TASK REQUIREMENTS. For the records that follow, please set down exactly the lines between the one holding "cell families (layout" and the one holding "No activity file", inclusive, and only those.

Collected data

....

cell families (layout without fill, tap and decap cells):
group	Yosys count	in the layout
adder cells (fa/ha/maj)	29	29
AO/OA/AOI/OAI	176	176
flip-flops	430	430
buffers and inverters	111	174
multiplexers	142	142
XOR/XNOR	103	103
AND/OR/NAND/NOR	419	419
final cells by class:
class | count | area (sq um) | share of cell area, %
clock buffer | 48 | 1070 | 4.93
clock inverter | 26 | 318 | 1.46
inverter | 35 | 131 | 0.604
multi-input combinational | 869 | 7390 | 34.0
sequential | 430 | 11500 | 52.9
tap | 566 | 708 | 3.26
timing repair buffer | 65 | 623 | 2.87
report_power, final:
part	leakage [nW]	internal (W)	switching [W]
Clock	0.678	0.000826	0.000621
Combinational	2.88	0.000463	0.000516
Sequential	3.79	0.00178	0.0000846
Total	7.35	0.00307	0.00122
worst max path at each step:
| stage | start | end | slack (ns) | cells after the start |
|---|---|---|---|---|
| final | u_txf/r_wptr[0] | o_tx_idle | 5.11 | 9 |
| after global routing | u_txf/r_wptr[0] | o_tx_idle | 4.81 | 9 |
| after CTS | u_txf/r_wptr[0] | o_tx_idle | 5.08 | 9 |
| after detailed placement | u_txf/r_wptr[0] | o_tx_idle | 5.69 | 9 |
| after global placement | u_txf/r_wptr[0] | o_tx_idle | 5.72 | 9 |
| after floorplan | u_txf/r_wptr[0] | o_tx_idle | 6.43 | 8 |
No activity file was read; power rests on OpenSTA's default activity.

....

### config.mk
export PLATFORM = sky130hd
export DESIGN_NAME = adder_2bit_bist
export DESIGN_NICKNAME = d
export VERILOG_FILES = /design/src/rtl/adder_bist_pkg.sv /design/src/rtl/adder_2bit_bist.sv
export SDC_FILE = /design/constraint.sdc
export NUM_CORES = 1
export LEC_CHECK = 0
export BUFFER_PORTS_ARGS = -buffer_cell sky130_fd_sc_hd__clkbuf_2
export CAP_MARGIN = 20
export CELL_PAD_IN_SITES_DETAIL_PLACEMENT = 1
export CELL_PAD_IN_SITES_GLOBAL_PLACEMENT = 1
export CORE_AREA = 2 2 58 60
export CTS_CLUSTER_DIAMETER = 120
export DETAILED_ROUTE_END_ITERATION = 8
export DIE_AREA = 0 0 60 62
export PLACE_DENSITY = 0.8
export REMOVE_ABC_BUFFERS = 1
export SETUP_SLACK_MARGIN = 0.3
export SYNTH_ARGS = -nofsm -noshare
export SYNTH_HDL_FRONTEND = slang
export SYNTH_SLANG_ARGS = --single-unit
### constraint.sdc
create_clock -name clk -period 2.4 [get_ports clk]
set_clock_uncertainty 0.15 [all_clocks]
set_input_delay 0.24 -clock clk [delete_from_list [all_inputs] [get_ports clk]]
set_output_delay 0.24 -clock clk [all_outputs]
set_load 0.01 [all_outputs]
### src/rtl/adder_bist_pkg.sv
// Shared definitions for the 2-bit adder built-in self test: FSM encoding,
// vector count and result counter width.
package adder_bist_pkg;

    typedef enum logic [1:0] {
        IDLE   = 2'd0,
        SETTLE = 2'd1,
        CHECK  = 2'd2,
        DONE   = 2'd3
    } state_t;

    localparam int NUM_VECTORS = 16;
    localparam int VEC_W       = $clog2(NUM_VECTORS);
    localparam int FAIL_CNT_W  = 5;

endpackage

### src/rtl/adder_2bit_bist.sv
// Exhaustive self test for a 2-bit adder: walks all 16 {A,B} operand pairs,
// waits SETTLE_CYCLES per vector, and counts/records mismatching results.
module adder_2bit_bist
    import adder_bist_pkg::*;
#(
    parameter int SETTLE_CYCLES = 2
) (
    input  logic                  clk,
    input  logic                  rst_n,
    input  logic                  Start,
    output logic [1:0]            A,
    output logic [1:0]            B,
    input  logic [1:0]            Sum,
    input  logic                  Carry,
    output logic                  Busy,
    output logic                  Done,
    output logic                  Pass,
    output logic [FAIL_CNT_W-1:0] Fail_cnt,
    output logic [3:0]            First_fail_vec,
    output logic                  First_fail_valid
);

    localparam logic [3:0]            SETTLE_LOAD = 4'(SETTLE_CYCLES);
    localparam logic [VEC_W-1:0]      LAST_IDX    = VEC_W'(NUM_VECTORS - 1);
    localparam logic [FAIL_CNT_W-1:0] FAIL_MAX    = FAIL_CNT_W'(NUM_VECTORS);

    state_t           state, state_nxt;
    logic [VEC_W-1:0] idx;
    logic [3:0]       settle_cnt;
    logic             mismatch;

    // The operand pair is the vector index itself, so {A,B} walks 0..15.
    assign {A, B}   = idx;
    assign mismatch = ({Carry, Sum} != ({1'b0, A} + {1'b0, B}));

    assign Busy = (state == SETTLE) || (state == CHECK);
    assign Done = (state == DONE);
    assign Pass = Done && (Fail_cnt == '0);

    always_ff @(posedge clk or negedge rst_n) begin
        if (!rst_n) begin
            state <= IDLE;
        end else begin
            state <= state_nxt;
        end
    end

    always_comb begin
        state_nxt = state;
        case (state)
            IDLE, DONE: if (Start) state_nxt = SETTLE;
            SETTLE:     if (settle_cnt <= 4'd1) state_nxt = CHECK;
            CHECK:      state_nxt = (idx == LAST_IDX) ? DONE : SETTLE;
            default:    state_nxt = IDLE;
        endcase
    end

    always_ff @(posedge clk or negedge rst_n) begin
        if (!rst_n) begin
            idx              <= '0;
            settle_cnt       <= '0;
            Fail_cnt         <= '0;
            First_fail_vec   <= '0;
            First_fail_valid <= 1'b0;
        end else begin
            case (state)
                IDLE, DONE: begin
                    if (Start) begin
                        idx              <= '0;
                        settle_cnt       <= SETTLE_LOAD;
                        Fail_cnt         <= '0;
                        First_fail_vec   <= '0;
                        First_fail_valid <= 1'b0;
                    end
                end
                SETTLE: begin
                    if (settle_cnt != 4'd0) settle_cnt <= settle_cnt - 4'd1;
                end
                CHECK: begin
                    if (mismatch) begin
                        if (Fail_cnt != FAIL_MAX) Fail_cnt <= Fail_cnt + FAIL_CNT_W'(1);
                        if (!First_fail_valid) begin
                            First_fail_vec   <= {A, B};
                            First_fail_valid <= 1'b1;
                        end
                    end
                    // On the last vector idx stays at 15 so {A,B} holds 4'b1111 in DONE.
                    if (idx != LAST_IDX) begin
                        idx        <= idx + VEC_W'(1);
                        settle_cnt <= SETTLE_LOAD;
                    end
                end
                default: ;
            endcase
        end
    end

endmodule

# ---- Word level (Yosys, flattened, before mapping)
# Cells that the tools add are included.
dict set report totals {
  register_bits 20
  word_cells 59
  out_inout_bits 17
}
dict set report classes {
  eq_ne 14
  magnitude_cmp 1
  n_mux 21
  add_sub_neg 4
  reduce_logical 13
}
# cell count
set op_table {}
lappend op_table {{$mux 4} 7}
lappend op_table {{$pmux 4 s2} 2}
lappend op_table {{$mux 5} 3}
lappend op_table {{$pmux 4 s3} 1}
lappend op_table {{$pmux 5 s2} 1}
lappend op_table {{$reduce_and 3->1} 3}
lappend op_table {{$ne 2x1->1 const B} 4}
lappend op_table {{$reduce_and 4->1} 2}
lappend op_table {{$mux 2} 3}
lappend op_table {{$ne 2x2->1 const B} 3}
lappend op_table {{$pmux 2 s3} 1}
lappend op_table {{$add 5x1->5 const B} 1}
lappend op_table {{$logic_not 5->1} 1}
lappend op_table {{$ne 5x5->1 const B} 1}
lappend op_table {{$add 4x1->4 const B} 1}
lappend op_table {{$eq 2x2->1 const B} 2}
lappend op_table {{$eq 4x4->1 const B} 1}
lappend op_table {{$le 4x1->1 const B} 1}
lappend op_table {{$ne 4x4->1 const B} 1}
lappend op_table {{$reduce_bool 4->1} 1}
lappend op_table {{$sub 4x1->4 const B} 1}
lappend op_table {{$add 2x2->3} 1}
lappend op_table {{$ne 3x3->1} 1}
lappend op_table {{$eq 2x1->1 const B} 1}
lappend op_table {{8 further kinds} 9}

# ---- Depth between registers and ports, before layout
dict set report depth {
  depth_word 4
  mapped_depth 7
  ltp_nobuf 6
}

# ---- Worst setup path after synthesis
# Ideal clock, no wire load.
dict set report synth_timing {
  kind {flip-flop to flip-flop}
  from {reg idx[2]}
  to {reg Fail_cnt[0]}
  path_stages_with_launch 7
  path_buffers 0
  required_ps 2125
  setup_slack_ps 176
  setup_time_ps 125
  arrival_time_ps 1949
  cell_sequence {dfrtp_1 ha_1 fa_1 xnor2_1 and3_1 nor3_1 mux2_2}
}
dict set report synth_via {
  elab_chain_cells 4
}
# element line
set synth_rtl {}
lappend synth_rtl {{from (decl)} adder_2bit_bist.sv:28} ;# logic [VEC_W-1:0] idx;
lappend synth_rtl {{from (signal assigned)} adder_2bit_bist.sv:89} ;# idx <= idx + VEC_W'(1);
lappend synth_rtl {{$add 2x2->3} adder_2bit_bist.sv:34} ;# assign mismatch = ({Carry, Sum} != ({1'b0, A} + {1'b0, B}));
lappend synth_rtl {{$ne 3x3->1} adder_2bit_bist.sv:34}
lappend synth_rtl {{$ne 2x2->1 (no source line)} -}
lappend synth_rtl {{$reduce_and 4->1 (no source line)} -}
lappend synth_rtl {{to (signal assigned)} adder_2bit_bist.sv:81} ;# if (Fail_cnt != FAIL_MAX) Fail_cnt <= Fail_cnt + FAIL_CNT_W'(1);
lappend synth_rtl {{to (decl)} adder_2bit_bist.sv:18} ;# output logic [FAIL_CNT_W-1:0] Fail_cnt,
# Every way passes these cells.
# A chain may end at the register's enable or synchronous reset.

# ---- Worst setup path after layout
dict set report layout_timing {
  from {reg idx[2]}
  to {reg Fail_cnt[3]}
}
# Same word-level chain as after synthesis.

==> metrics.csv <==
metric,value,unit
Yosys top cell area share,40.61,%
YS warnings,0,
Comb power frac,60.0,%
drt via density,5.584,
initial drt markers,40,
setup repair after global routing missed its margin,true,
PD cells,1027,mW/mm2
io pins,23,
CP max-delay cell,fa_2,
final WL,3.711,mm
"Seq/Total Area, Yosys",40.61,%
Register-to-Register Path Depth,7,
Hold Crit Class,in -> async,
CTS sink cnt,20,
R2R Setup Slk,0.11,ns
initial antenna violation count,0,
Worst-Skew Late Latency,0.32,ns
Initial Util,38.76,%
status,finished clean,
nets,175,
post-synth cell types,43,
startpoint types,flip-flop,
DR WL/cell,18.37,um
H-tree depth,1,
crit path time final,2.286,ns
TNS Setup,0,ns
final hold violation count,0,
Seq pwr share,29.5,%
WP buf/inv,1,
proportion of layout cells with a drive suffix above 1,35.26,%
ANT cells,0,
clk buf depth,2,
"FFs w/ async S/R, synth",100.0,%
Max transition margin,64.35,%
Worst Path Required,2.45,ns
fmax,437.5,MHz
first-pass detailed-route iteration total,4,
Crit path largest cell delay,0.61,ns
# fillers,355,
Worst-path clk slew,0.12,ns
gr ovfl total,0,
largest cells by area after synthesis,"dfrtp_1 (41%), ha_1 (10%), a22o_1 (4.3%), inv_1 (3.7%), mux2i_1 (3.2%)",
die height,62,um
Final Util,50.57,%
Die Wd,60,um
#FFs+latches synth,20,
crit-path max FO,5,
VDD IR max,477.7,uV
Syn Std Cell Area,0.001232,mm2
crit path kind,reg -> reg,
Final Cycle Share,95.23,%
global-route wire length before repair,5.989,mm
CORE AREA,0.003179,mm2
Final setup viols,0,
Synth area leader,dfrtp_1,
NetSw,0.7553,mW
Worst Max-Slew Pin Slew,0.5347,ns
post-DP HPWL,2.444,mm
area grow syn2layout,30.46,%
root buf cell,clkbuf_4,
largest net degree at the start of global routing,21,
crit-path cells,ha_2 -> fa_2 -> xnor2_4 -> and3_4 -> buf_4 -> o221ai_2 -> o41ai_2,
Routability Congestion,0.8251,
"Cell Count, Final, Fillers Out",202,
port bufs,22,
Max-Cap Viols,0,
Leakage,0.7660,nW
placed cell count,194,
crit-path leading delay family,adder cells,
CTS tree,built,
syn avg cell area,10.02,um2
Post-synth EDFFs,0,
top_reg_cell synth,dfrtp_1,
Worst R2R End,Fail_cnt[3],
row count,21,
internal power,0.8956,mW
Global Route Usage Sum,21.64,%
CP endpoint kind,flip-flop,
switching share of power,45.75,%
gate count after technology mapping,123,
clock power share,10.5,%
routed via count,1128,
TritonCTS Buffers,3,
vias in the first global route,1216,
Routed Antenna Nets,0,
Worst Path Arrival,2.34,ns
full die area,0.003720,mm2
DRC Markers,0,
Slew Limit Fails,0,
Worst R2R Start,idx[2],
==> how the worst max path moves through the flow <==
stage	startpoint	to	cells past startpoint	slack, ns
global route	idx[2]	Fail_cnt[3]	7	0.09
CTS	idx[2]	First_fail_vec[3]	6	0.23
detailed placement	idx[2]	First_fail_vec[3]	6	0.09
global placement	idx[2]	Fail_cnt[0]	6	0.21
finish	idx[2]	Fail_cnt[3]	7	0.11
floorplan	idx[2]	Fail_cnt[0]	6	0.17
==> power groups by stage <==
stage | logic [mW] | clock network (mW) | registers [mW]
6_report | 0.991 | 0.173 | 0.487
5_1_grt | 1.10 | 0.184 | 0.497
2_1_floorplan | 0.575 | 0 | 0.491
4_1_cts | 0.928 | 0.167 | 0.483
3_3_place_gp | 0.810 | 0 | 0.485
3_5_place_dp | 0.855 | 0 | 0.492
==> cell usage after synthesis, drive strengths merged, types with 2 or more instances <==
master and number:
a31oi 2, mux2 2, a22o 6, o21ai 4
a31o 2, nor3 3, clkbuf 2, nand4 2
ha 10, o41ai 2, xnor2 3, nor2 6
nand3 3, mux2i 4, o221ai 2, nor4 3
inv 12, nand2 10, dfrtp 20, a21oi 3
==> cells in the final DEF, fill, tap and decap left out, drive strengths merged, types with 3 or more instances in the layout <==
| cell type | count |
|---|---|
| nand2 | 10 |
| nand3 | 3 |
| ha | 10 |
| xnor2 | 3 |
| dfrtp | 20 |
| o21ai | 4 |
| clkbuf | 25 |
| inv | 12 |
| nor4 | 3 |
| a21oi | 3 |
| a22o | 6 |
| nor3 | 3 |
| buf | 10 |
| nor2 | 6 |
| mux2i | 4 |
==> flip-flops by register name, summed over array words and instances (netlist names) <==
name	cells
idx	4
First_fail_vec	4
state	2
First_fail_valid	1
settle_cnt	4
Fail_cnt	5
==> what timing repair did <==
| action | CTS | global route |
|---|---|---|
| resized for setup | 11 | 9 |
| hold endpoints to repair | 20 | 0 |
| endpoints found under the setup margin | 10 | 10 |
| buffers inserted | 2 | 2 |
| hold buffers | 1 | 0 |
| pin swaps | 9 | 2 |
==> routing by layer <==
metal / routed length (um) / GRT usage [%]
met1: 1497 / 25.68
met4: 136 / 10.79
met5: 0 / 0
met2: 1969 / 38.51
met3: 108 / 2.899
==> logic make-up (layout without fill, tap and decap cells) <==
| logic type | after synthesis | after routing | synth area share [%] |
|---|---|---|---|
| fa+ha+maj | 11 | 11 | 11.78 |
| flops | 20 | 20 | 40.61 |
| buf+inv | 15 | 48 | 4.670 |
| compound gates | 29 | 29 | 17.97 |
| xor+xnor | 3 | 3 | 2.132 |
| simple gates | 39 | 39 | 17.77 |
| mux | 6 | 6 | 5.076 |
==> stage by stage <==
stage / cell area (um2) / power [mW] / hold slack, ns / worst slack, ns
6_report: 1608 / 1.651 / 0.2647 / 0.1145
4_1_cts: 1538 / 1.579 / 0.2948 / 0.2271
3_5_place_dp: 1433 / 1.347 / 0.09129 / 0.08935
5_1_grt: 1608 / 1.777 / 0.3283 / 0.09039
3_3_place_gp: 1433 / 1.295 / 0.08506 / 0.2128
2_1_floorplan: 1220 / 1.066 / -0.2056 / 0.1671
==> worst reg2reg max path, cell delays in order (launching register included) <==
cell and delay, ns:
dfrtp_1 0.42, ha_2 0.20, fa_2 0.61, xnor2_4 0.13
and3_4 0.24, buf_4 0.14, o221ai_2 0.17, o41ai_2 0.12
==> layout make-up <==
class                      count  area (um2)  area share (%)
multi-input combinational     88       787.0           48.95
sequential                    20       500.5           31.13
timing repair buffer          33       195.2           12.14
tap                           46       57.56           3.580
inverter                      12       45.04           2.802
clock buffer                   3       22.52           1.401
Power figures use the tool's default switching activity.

....

SOLVED EXERCISE.
cell families (layout without fill, tap and decap cells):
group	Yosys count	in the layout
adder cells (fa/ha/maj)	29	29
AO/OA/AOI/OAI	176	176
flip-flops	430	430
buffers and inverters	111	174
multiplexers	142	142
XOR/XNOR	103	103
AND/OR/NAND/NOR	419	419
final cells by class:
class | count | area (sq um) | share of cell area, %
clock buffer | 48 | 1070 | 4.93
clock inverter | 26 | 318 | 1.46
inverter | 35 | 131 | 0.604
multi-input combinational | 869 | 7390 | 34.0
sequential | 430 | 11500 | 52.9
tap | 566 | 708 | 3.26
timing repair buffer | 65 | 623 | 2.87
report_power, final:
part	leakage [nW]	internal (W)	switching [W]
Clock	0.678	0.000826	0.000621
Combinational	2.88	0.000463	0.000516
Sequential	3.79	0.00178	0.0000846
Total	7.35	0.00307	0.00122
worst max path at each step:
| stage | start | end | slack (ns) | cells after the start |
|---|---|---|---|---|
| final | u_txf/r_wptr[0] | o_tx_idle | 5.11 | 9 |
| after global routing | u_txf/r_wptr[0] | o_tx_idle | 4.81 | 9 |
| after CTS | u_txf/r_wptr[0] | o_tx_idle | 5.08 | 9 |
| after detailed placement | u_txf/r_wptr[0] | o_tx_idle | 5.69 | 9 |
| after global placement | u_txf/r_wptr[0] | o_tx_idle | 5.72 | 9 |
| after floorplan | u_txf/r_wptr[0] | o_tx_idle | 6.43 | 8 |
No activity file was read; power rests on OpenSTA's default activity.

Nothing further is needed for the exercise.